One of the best things you can do as a patient is to become educated and informed about your treatment options. Medication may not be right for you. But at least know the real facts before you make your decision.
Myth #1: If you take anti-anxiety medication you will become addicted.
While it is true that some medications prescribed to treat anxiety may have a warning label that they may be habit forming doesn’t mean that you will automatically become an out of control dope addict if you take one. Yes there are people who abuse drugs including both prescription drugs and illegal drugs. There are those who take benzodiazepines (Xanax, Valium, Ativan, etc) for example, and combine them with street drugs to get high. But this does not mean that the patient who has been diagnosed with an anxiety disorder and is taking doctor prescribed medication to treat that anxiety disorder is an addict. There is a huge difference between using a medication to treat the symptoms of a disorder and abusing a drug (taking it illegally without a prescription, or taking far more than a prescribed dosage, for the purpose of getting high or because you are behaviorally and physically dependent on the drug). There are plenty of patients who take their medication responsibly, only taking the dose prescribed by their doctor.

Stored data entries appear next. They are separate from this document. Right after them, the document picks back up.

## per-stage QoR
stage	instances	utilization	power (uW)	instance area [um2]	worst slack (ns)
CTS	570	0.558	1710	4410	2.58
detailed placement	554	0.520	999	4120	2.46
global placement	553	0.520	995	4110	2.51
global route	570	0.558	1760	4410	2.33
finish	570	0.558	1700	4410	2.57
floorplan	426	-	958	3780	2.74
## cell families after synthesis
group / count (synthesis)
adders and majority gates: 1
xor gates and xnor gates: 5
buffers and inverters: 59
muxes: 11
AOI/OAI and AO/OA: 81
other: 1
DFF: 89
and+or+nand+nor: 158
===== src/shared/apir_pkg.sv =====
// apir_pkg: constants and carriers for the program interrupt router.
// assumes one 20 MHz clock, synchronous active-high reset, byte
// addresses on a plain register port with 32-bit data.

package apir_pkg;

  // ****************************************************************
  // programs and route codes
  // ****************************************************************
  localparam int unsigned NUM_PROG = 6;
  localparam logic [2:0] PROG_LAST = 3'h5; // 3'h6, 3'h7 reserved
  localparam logic [1:0] ROUTE_NONE = 2'h0;
  localparam logic [1:0] ROUTE_A = 2'h1;
  localparam logic [1:0] ROUTE_B = 2'h2;
  localparam logic [1:0] ROUTE_OFF = 2'h3;
  localparam logic [1:0] ROUTE_RST = 2'h0;

  // ****************************************************************
  // register map (byte addresses)
  // ****************************************************************
  localparam int unsigned ADDR_W = 8;
  localparam logic [7:0] OFF_ROUTE0 = 8'h00; // route n at +4*n
  localparam logic [7:0] OFF_IRQ_STAT = 8'h18;
  localparam logic [7:0] OFF_IRQ_MASK = 8'h1c;
  localparam int unsigned ROUTE_LSB = 0;
  localparam int unsigned ROUTE_W = 2;

  // ****************************************************************
  // interrupt status bits
  // ****************************************************************
  localparam int unsigned EV_A = 0;   // program started, sent to a
  localparam int unsigned EV_B = 1;   // program started, sent to b
  localparam int unsigned EV_BAD = 2; // start with reserved number
  localparam int unsigned IRQ_W = 3;
  localparam logic [2:0] IRQ_RST = 3'h0;

  // ****************************************************************
  // carriers and state
  // ****************************************************************
  typedef struct packed {
    logic [7:0] addr;
    logic [31:0] wdata;
    logic wr;
    logic rd;
  } apir_bus_s;

  typedef struct packed {
    logic start;
    logic [2:0] num;
  } apir_start_s;

  typedef struct packed {
    logic [5:0][1:0] route;
    logic pulse_a;
    logic pulse_b;
    logic [31:0] rdata;
  } apir_state_s;

  typedef struct packed {
    logic [2:0] stat;
    logic [2:0] mask;
    logic irq;
  } apir_irq_s;

endpackage


===== src/logic/apir_irq.sv =====
// apir_irq: sticky event status, mask and one level interrupt.
// assumes events are one-cycle pulses and the clear and mask writes
// are one-cycle strobes from the register decoder.
`timescale 1ns/10ps

module apir_irq (
  // clock and reset
  input wire logic clock,
  input wire logic rst,
  // events and register writes
  input wire logic [2:0] event_in,
  input wire logic wr_stat,
  input wire logic wr_mask,
  input wire logic [2:0] wdata,
  // state seen by software and the system
  output logic [2:0] stat,
  output logic [2:0] mask,
  output logic irq
);
  import apir_pkg::*;

  apir_irq_s st;
  apir_irq_s next_st;

  // ****************************************************************
  // next state
  // ****************************************************************
  // set beats clear so an event in the clearing cycle is kept
  always_comb begin
    next_st = st;
    if (wr_stat) begin
      next_st.stat = st.stat & ~wdata;
    end
    next_st.stat = next_st.stat | event_in;
    if (wr_mask) begin
      next_st.mask = wdata;
    end
    next_st.irq = |(next_st.stat & next_st.mask);
  end

  // state register
  always_ff @(posedge clock) begin
    if (rst) begin
      st <= '{stat: IRQ_RST, mask: IRQ_RST, irq: 1'b0};
    end else begin
      st <= next_st;
    end
  end

  assign stat = st.stat;
  assign mask = st.mask;
  assign irq = st.irq;

  // ****************************************************************
  // checks
  // ****************************************************************
  a_irq_level: assert property (@(posedge clock) disable iff (rst)
    irq == |(stat & mask))
    else $error("interrupt level does not follow status and mask");

  a_set_wins: assert property (@(posedge clock) disable iff (rst)
    (event_in != 3'h0) |=> ((stat & $past(event_in)) == $past(event_in)))
    else $error("event lost in status register");

endmodule


===== src/logic/apir_route.sv =====
// apir_route: per-program interrupt routing for triggered conversion
// programs, with its register port and event interrupt.
// assumes the converter gives a one-cycle start strobe with the
// program number, and the bus master never strobes read and write
// together.
//
// Notes on behaviour
// - six routing registers, index 0 to 5, one per program.
// - code 01 sends the program's interrupt to a, 10 to b.
// - codes 00 and 11 give no interrupt on either output.
// - only the register of the started program picks the output.
// - program numbers 000 to 101 are programs 0 to 5; 110, 111 reserved.
//
// The plain strobed port and the register addresses were left to the implementer.
`timescale 1ns/10ps

module apir_route (
  // clock and reset
  input wire logic clock,
  input wire logic rst,
  // register port
  input wire apir_pkg::apir_bus_s bus,
  output logic [31:0] rdata,
  // program start from the converter
  input wire apir_pkg::apir_start_s start,
  // routed program interrupts, one-cycle pulses
  output logic program_irq_a,
  output logic program_irq_b,
  // event interrupt, level
  output logic irq
);
  import apir_pkg::*;

  // ****************************************************************
  // helpers
  // ****************************************************************

  // true when a program number names a real program
  function automatic logic prog_ok(input logic [2:0] num);
    prog_ok = (num <= PROG_LAST);
  endfunction

  // route code to {b, a}; both codes other than a and b are silent
  function automatic logic [1:0] route_dest(input logic [1:0] code);
    unique case (code)
      ROUTE_A: route_dest = 2'h1;
      ROUTE_B: route_dest = 2'h2;
      default: route_dest = 2'h0;
    endcase
  endfunction

  // true when an address hits one of the routing registers
  function automatic logic is_route(input logic [7:0] addr);
    logic [7:0] rel;
    rel = addr - OFF_ROUTE0;
    is_route = (addr >= OFF_ROUTE0) && (rel[1:0] == 2'h0) &&
               (rel[7:2] < 6'(NUM_PROG));
  endfunction

  // routing register index of an address
  function automatic logic [2:0] route_idx(input logic [7:0] addr);
    logic [7:0] rel;
    rel = addr - OFF_ROUTE0;
    route_idx = rel[4:2];
  endfunction

  // ****************************************************************
  // state and wiring
  // ****************************************************************
  apir_state_s st;
  apir_state_s next_st;
  logic [2:0] ev;
  logic [1:0] dest;
  logic [1:0] cur_code;
  logic [2:0] irq_stat;
  logic [2:0] irq_mask;
  logic wr_stat;
  logic wr_mask;

  // code of the started program; reserved numbers read as silent
  // the index is formed only for real numbers, as a reserved one
  // would reach past the sixth register
  always_comb begin
    cur_code = ROUTE_NONE;
    if (prog_ok(start.num)) begin
      cur_code = st.route[start.num];
    end
  end

  // decode of the start strobe into the two routes
  always_comb begin
    dest = 2'h0;
    if (start.start && prog_ok(start.num)) begin
      dest = route_dest(cur_code);
    end
  end

  // events reported to the interrupt block
  // reserved numbers are still reported, so software learns of a
  // trigger that points at no program
  always_comb begin
    ev = 3'h0;
    ev[EV_A] = dest[0];
    ev[EV_B] = dest[1];
    ev[EV_BAD] = start.start && !prog_ok(start.num);
  end

  // interrupt register strobes
  assign wr_stat = bus.wr && (bus.addr == OFF_IRQ_STAT);
  assign wr_mask = bus.wr && (bus.addr == OFF_IRQ_MASK);

  // ****************************************************************
  // next state
  // ****************************************************************
  // a write and a start in one cycle: the start uses the old code,
  // so the new route applies from the next start onward
  always_comb begin
    next_st = st;
    next_st.pulse_a = dest[0];
    next_st.pulse_b = dest[1];
    // read data fall back to zero every cycle, so a stale word is
    // never taken for a fresh answer
    next_st.rdata = 32'h0;
    // register writes; only the two field bits are kept
    if (bus.wr && is_route(bus.addr)) begin
      next_st.route[route_idx(bus.addr)] =
        bus.wdata[ROUTE_LSB +: ROUTE_W];
    end
    // register reads, answered in the next cycle only
    if (bus.rd) begin
      if (is_route(bus.addr)) begin
        next_st.rdata = {30'h0, st.route[route_idx(bus.addr)]};
      end else if (bus.addr == OFF_IRQ_STAT) begin
        next_st.rdata = {29'h0, irq_stat};
      end else if (bus.addr == OFF_IRQ_MASK) begin
        next_st.rdata = {29'h0, irq_mask};
      end
    end
  end

  // ****************************************************************
  // state register
  // ****************************************************************
  // reset clears every route so no interrupt leaves before setup
  always_ff @(posedge clock) begin
    if (rst) begin
      st <= '{route: {6{ROUTE_RST}}, pulse_a: 1'b0, pulse_b: 1'b0,
              rdata: 32'h0};
    end else begin
      st <= next_st;
    end
  end

  assign rdata = st.rdata;
  assign program_irq_a = st.pulse_a;
  assign program_irq_b = st.pulse_b;

  // ****************************************************************
  // event interrupt
  // ****************************************************************
  apir_irq u_irq (
    .clock(clock),
    .rst(rst),
    .event_in(ev),
    .wr_stat(wr_stat),
    .wr_mask(wr_mask),
    .wdata(bus.wdata[2:0]),
    .stat(irq_stat),
    .mask(irq_mask),
    .irq(irq)
  );

  // ****************************************************************
  // checks: routing of program starts
  // ****************************************************************
  // the started program's code picks a; only a pulses
  a_route_to_a: assert property (
    @(posedge clock) disable iff (rst)
    (start.start && prog_ok(start.num) && cur_code == ROUTE_A)
    |=> (program_irq_a && !program_irq_b))
    else $error("program routed to a did not pulse a only");

  // the same for b
  a_route_to_b: assert property (
    @(posedge clock) disable iff (rst)
    (start.start && prog_ok(start.num) && cur_code == ROUTE_B)
    |=> (program_irq_b && !program_irq_a))
    else $error("program routed to b did not pulse b only");

  // one start has one destination, so a and b never pulse together
  a_pulse_exclusive: assert property (
    @(posedge clock) disable iff (rst)
    !(program_irq_a && program_irq_b))
    else $error("both routed interrupts raised in one cycle");

  // a routed start is also recorded in the status for software
  a_status_a_set: assert property (
    @(posedge clock) disable iff (rst)
    (start.start && prog_ok(start.num) && cur_code == ROUTE_A)
    |=> irq_stat[EV_A])
    else $error("start routed to a not recorded in status");

  // and the same for b
  a_status_b_set: assert property (
    @(posedge clock) disable iff (rst)
    (start.start && prog_ok(start.num) && cur_code == ROUTE_B)
    |=> irq_stat[EV_B])
    else $error("start routed to b not recorded in status");

  // both unused codes are silent on the outputs
  a_route_silent: assert property (
    @(posedge clock) disable iff (rst)
    (start.start && (cur_code == ROUTE_NONE || cur_code == ROUTE_OFF))
    |=> (!program_irq_a && !program_irq_b))
    else $error("silent route code raised an interrupt");

  // and in the status: a silent start must not look like a routed one
  a_silent_no_event: assert property (
    @(posedge clock) disable iff (rst)
    (start.start && prog_ok(start.num) && !bus.wr &&
     (cur_code == ROUTE_NONE || cur_code == ROUTE_OFF))
    |=> (irq_stat[EV_B:EV_A] == $past(irq_stat[EV_B:EV_A])))
    else $error("silent route code set a routing status bit");

  // pulses only ever follow a start
  a_no_start_quiet: assert property (
    @(posedge clock) disable iff (rst)
    !start.start |=> (!program_irq_a && !program_irq_b))
    else $error("interrupt pulse without a program start");

  // the code one cycle back in the started program's own register
  // decides; the other five registers play no part
  a_own_register: assert property (
    @(posedge clock) disable iff (rst)
    (start.start && prog_ok(start.num))
    |=> (program_irq_a == ($past(st.route[start.num]) == ROUTE_A) &&
         program_irq_b == ($past(st.route[start.num]) == ROUTE_B)))
    else $error("pulse does not follow the started program's code");

  // reserved numbers: no pulse, the reserved status bit instead
  a_reserved_prog: assert property (
    @(posedge clock) disable iff (rst)
    (start.start && start.num > PROG_LAST)
    |=> (!program_irq_a && !program_irq_b && irq_stat[EV_BAD]))
    else $error("reserved program number not handled");

  // a real number never raises the reserved status bit
  a_real_prog_ok: assert property (
    @(posedge clock) disable iff (rst)
    (start.start && prog_ok(start.num) && !irq_stat[EV_BAD])
    |=> !irq_stat[EV_BAD])
    else $error("real program number flagged as reserved");

  // ****************************************************************
  // checks: register port
  // ****************************************************************
  // reset leaves every route silent and both outputs low
  a_reset_routes: assert property (
    @(posedge clock)
    rst |=> (st.route == '0 && !program_irq_a && !program_irq_b))
    else $error("routes not cleared by reset");

  // a route write followed at once by a read of it returns the field
  a_write_read: assert property (
    @(posedge clock) disable iff (rst)
    (bus.wr && is_route(bus.addr)) ##1
    (bus.rd && bus.addr == $past(bus.addr) && !start.start)
    |=> (rdata == {30'h0, $past(bus.wdata[1:0], 2)}))
    else $error("routing field read back wrong");

  // a route write lands in its own field; the upper bits are dropped
  a_write_lands: assert property (
    @(posedge clock) disable iff (rst)
    (bus.wr && is_route(bus.addr))
    |=> (st.route[$past(route_idx(bus.addr))] == $past(bus.wdata[1:0])))
    else $error("route write did not land in its field");

  // writes past the sixth route must not alias onto any route
  a_routes_kept: assert property (
    @(posedge clock) disable iff (rst)
    (bus.wr && bus.addr >= OFF_ROUTE0 + 8'(4 * NUM_PROG))
    |=> $stable(st.route))
    else $error("write past the sixth route changed a route");

  // reads of a route give zero above the two field bits
  a_route_upper_zero: assert property (
    @(posedge clock) disable iff (rst)
    (bus.rd && is_route(bus.addr)) |=> (rdata[31:2] == 30'h0))
    else $error("upper bits of a routing register not zero");

  // read data stand for one cycle only and are zero otherwise
  a_rdata_idle: assert property (
    @(posedge clock) disable iff (rst)
    !bus.rd |=> (rdata == 32'h0))
    else $error("read data present without a read");

  // the word after the sixth route is the status, not a seventh route
  a_six_regs: assert property (
    @(posedge clock) disable iff (rst)
    (bus.rd && bus.addr == OFF_ROUTE0 + 8'h18)
    |=> (rdata == {29'h0, $past(irq_stat)}))
    else $error("address after the sixth route decoded as a route");

  // the mask reads back as it stood at the read
  a_mask_read: assert property (
    @(posedge clock) disable iff (rst)
    (bus.rd && bus.addr == OFF_IRQ_MASK)
    |=> (rdata == {29'h0, $past(irq_mask)}))
    else $error("mask register read back wrong");

endmodule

Please Note: If you do have any type of substance abuse or addiction problems you need to tell your doctor this information before they prescribe you anti-anxiety medication.
Myth # 2: Taking “natural” substances such as herbs, vitamins, and supplements is safer and better for you than taking a prescription medication to treat anxiety.
I am all for the holistic approach to treating mental illness. I am taking SAM-e, for example, a natural supplement to treat my depression. But there is something important you should know about supplements and that is that that they are not FDA regulated. That long list of warnings you get with your prescription medication may be totally absent on your supplements. This is because not only are they are not regulated, it may also be the case that there is little to no research about the side effects, interactions, or withdrawal symptoms for that particular supplement. Add to this, some supplements or vitamins may have extra ingredients or fillers that may be harmful. It is truly buyer beware when it comes to supplements.